*** Opening Excerpted data ***

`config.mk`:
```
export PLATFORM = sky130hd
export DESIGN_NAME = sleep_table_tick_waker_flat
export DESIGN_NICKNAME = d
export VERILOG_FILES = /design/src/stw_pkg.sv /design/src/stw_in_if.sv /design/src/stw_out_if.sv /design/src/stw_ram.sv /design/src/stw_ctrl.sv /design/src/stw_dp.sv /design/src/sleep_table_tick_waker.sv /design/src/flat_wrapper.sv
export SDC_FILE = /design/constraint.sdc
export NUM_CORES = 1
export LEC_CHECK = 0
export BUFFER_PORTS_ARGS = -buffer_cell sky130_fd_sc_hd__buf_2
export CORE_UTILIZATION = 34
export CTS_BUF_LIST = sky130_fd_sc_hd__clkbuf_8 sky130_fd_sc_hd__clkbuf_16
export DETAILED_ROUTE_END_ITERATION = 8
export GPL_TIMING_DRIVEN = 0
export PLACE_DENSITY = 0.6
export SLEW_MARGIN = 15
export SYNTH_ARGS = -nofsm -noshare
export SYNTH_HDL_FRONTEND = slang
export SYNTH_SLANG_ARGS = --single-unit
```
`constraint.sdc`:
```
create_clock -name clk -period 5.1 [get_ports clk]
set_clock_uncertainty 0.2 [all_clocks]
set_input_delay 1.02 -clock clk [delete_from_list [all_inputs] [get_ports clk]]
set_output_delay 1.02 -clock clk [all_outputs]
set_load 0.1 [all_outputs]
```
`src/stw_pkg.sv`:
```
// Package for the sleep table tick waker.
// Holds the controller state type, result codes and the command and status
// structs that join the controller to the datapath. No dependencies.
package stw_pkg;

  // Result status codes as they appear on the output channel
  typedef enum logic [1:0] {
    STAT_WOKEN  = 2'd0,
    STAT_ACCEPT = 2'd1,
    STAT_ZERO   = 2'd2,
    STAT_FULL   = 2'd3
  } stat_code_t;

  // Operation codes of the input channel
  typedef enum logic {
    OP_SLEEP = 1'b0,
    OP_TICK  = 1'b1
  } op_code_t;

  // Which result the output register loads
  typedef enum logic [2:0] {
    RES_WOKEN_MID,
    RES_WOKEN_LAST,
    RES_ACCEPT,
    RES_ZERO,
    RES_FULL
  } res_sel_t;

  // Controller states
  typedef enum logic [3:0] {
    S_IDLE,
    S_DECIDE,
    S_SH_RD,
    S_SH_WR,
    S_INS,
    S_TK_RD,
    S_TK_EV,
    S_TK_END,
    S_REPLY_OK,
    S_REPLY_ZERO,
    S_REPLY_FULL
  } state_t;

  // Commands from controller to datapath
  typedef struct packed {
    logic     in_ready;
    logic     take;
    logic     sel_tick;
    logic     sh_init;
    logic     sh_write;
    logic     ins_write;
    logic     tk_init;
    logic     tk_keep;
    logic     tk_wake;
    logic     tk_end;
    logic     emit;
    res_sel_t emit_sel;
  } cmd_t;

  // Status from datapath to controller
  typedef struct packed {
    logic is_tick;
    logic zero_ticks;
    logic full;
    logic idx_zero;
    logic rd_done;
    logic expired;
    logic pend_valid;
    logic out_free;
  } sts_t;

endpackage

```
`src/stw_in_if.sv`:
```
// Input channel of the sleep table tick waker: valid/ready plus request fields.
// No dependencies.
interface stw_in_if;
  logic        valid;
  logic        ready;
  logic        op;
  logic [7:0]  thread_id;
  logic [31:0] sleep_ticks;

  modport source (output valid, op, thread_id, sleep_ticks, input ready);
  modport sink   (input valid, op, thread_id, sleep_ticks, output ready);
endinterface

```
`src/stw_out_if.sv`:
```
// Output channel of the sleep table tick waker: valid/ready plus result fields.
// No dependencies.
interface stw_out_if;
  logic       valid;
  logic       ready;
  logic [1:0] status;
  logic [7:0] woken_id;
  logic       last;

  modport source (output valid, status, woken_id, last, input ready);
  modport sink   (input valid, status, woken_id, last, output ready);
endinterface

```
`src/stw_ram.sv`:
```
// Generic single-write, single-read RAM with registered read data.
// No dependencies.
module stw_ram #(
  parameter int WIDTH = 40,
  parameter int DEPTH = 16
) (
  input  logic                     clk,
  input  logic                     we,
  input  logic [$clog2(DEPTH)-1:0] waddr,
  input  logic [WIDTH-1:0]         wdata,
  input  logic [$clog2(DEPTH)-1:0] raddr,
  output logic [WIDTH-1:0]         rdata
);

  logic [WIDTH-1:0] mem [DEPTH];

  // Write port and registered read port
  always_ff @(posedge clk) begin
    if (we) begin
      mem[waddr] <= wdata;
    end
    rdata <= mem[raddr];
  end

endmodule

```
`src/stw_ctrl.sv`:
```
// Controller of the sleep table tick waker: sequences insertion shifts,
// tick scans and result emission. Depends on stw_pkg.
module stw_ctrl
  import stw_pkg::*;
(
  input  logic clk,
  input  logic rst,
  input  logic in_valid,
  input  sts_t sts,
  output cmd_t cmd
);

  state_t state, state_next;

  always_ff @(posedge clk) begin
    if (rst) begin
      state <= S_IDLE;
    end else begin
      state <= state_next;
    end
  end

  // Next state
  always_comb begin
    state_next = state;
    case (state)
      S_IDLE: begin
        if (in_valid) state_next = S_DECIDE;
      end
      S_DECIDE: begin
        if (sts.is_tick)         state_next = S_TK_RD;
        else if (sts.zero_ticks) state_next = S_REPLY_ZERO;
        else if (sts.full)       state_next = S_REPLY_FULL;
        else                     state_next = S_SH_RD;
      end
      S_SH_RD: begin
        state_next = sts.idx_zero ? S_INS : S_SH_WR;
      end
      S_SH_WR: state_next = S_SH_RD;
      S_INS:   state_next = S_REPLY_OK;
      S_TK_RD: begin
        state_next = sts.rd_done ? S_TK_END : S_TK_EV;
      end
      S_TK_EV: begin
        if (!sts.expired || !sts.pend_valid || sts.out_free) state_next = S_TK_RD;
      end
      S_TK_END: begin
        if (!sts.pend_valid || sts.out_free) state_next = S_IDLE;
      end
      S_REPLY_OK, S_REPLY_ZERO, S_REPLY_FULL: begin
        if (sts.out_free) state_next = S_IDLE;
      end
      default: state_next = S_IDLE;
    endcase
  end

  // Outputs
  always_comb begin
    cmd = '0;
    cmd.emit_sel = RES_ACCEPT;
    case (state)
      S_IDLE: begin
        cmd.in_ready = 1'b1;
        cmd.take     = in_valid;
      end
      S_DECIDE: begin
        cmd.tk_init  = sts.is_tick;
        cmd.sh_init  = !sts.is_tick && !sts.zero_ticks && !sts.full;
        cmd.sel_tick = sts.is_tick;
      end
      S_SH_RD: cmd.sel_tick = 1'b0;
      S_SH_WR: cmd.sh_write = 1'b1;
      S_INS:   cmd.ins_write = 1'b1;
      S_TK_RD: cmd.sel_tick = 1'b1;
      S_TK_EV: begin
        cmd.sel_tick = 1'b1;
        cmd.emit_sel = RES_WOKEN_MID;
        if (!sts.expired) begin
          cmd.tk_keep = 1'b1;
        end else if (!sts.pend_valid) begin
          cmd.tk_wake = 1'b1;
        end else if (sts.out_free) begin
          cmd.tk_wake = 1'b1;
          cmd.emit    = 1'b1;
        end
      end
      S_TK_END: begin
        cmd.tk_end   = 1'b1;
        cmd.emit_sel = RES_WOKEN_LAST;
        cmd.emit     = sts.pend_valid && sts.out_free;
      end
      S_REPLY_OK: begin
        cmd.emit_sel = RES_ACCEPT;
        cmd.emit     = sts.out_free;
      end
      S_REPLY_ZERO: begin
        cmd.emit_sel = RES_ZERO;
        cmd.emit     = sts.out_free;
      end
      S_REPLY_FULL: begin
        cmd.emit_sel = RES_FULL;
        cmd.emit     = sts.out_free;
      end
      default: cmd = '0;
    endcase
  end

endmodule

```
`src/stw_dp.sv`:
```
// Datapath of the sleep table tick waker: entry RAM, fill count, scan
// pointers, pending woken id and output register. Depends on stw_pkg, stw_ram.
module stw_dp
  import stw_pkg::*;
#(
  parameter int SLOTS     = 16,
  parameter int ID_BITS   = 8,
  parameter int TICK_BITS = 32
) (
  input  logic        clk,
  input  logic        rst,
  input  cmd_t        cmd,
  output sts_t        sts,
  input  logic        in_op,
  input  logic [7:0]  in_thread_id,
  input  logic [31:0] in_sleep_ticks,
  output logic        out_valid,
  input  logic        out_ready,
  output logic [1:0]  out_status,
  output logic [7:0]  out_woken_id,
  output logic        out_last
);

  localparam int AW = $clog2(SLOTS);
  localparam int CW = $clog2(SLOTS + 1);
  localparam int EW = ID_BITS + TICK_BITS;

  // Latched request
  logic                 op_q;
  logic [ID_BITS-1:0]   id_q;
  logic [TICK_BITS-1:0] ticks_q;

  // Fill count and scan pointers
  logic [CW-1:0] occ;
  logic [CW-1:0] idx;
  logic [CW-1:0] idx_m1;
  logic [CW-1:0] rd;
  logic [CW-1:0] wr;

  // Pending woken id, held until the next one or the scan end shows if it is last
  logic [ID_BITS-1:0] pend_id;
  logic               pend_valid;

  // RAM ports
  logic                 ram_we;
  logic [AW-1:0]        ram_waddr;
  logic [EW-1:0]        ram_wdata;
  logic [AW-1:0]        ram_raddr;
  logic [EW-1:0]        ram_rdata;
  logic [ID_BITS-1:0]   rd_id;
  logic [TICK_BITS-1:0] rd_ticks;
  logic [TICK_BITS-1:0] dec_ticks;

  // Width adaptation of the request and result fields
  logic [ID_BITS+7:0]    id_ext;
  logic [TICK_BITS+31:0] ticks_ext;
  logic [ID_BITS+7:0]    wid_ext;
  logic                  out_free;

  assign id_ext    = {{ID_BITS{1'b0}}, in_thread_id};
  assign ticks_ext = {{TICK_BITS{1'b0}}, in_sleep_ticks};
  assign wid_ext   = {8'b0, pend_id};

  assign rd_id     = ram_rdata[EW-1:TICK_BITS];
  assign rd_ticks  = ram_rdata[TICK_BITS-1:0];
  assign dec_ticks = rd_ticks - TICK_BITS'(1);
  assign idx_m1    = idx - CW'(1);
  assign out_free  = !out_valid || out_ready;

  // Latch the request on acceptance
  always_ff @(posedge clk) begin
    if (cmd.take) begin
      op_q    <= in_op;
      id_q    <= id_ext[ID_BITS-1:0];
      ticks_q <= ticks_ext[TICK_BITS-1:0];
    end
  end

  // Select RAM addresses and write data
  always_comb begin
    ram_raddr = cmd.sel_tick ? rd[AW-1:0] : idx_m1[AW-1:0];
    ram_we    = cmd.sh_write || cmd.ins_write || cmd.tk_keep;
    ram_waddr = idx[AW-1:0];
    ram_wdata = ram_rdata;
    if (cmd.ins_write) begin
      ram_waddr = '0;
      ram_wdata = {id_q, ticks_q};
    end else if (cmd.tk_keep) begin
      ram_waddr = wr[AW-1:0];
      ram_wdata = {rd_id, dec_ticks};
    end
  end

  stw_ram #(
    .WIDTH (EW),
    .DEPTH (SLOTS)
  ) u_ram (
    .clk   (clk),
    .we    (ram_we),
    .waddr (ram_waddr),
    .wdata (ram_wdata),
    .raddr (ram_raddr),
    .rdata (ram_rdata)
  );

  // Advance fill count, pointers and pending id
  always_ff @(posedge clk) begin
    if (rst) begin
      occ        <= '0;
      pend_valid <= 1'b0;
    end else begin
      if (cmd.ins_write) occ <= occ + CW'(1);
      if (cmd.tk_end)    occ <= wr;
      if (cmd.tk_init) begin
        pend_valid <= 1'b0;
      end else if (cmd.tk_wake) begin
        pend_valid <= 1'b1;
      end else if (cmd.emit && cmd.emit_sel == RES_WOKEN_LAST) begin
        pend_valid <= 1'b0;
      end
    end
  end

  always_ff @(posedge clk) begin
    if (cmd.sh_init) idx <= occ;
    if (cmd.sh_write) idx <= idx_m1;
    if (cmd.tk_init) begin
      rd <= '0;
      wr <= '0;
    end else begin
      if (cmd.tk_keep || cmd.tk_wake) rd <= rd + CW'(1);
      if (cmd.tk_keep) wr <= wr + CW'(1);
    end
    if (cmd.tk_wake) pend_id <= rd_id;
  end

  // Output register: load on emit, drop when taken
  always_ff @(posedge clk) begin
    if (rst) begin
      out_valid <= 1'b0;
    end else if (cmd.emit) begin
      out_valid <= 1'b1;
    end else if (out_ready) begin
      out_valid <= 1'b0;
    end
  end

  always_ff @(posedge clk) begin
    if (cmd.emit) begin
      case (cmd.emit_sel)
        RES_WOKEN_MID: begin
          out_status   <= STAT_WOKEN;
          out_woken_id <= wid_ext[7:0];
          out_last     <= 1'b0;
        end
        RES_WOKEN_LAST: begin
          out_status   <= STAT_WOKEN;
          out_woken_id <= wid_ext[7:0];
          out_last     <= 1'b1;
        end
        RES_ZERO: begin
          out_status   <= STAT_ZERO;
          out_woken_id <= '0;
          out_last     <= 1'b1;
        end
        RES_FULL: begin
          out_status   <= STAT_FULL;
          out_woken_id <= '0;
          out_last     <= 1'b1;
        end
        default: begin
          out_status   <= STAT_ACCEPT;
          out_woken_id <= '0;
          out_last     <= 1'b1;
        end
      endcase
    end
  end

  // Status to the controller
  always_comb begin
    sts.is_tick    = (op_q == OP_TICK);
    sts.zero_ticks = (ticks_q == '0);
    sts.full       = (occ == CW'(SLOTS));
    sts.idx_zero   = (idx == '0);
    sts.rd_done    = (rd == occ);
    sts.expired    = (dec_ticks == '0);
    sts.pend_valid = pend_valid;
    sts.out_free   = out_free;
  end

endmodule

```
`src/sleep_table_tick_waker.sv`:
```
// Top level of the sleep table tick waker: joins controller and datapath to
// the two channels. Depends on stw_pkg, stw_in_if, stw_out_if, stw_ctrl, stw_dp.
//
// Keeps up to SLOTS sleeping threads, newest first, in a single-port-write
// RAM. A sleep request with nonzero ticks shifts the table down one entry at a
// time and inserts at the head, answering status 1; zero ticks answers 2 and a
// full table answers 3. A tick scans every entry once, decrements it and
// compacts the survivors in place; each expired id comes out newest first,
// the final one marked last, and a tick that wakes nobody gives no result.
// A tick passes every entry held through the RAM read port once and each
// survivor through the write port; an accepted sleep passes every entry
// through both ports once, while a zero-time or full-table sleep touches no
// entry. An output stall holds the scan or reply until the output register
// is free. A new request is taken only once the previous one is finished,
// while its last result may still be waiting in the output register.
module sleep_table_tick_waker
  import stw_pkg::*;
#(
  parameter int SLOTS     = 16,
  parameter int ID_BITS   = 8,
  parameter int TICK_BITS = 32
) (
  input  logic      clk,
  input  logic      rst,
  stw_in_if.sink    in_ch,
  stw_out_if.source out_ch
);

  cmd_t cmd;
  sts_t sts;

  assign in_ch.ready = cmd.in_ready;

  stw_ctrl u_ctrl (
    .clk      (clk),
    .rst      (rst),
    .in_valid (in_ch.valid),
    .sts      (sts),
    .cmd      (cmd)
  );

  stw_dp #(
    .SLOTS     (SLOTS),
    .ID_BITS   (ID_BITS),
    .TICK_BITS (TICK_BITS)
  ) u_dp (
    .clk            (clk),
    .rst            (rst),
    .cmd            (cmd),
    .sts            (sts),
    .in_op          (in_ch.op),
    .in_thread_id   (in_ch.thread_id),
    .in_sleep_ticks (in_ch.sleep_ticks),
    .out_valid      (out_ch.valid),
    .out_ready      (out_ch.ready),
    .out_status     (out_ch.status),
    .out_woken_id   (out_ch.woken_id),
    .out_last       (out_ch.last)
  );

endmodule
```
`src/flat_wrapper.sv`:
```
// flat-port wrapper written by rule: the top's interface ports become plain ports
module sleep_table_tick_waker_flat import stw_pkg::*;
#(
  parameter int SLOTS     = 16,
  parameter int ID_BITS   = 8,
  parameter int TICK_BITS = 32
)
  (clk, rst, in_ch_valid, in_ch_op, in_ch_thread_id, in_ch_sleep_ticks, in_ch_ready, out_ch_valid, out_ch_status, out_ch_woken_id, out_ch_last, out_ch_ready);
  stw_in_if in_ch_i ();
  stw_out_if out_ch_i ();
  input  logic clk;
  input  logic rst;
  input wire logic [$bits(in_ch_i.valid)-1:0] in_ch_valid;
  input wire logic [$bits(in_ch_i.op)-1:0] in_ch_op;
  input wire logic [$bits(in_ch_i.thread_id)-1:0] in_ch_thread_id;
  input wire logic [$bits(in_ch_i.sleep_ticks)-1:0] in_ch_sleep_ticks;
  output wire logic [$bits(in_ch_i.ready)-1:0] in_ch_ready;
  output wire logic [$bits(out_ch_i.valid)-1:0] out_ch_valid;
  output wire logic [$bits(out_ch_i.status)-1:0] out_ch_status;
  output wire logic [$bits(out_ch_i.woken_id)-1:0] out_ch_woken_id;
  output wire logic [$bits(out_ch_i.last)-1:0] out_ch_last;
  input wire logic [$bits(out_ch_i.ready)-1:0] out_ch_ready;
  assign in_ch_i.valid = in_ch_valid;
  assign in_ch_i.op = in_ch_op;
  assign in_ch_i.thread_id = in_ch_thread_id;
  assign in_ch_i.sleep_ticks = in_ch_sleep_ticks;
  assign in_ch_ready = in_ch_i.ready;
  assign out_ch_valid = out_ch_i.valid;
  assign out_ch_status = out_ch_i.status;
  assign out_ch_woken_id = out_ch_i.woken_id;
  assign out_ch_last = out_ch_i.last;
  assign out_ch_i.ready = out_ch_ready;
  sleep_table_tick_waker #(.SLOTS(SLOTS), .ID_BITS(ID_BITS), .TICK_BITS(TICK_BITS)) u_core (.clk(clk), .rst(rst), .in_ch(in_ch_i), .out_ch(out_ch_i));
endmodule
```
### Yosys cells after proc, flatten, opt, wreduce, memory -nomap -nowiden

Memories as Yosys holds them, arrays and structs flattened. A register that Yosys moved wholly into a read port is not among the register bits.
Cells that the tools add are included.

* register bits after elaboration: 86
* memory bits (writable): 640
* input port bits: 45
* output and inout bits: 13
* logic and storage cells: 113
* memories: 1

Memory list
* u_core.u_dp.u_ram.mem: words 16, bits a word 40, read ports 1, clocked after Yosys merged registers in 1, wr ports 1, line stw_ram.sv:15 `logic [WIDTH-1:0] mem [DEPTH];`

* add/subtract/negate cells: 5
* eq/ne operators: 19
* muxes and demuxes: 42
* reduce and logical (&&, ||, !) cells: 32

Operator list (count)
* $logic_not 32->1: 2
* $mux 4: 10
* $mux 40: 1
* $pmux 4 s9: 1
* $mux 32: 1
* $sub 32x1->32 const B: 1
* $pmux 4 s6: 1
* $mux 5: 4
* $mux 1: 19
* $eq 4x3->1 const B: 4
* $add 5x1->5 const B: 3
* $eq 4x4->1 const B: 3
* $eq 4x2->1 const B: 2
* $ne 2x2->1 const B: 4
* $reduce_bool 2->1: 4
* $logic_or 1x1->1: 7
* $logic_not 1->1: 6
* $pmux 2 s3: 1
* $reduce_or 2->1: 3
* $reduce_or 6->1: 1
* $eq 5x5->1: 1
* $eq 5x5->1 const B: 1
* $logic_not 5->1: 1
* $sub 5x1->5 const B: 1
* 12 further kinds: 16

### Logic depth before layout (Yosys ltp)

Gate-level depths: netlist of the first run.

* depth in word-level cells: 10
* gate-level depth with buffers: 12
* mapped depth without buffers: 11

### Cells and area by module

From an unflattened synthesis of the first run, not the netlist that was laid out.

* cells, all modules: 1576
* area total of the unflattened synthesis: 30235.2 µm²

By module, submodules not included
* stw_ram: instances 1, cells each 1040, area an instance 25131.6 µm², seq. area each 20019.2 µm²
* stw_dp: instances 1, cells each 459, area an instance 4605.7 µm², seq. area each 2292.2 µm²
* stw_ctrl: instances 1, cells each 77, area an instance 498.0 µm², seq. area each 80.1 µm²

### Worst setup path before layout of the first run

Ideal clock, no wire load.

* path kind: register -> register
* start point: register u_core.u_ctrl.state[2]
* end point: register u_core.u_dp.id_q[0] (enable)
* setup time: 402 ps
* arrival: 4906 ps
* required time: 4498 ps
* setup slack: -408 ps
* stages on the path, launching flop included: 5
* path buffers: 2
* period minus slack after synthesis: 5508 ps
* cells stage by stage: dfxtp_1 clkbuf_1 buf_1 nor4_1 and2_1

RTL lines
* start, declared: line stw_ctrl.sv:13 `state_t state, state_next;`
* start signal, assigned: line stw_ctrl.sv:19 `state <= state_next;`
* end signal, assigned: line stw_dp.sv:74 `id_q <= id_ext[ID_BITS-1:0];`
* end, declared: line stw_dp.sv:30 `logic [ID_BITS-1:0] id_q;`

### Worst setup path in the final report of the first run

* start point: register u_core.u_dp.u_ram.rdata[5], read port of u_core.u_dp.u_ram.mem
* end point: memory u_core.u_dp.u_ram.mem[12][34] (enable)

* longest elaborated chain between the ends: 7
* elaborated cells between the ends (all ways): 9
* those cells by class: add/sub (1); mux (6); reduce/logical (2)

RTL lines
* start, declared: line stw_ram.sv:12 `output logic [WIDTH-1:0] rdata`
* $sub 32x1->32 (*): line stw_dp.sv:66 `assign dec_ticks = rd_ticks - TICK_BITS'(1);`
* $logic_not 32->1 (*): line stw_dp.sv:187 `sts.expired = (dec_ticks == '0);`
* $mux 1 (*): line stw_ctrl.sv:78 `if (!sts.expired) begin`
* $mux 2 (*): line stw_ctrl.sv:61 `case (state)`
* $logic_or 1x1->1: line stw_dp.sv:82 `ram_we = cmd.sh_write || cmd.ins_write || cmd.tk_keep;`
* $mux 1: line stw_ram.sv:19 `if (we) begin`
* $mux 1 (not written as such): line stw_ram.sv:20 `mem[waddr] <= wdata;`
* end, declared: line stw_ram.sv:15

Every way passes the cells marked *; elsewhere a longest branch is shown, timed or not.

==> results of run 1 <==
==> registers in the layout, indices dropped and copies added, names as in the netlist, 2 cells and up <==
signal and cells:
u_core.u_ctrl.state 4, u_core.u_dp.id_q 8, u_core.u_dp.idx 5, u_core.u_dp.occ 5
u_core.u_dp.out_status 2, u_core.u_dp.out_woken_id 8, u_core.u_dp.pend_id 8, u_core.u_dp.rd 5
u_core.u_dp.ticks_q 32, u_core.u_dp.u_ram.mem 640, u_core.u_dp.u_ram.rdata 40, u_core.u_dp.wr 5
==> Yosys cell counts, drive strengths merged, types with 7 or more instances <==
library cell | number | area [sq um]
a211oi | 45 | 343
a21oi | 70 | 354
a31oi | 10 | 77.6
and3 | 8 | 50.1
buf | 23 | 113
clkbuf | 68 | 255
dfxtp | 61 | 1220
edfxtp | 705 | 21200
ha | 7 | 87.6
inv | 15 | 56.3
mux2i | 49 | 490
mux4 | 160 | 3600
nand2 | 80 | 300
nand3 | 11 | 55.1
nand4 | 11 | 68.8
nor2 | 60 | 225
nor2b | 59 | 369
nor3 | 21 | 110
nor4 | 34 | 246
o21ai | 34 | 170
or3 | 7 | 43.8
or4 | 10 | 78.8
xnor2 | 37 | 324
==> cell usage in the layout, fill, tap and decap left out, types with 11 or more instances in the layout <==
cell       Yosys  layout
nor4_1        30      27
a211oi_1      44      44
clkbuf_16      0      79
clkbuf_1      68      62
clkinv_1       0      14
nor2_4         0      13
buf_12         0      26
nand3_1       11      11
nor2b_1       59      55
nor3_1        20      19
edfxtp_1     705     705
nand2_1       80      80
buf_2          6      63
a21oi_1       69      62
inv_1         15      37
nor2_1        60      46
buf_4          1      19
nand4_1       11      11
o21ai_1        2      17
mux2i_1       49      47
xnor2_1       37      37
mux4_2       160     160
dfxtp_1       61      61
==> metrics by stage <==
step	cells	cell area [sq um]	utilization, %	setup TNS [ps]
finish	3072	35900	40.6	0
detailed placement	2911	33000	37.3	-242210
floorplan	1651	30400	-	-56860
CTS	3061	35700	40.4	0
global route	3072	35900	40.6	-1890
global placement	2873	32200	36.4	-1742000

*** Closing Excerpted data ***

▶ [What is being asked] Find the lines in the data that include "passes", then copy each of them.

▶ [Output of the exercise]
// A tick passes every entry held through the RAM read port once and each
// survivor through the write port; an accepted sleep passes every entry
Every way passes the cells marked *; elsewhere a longest branch is shown, timed or not.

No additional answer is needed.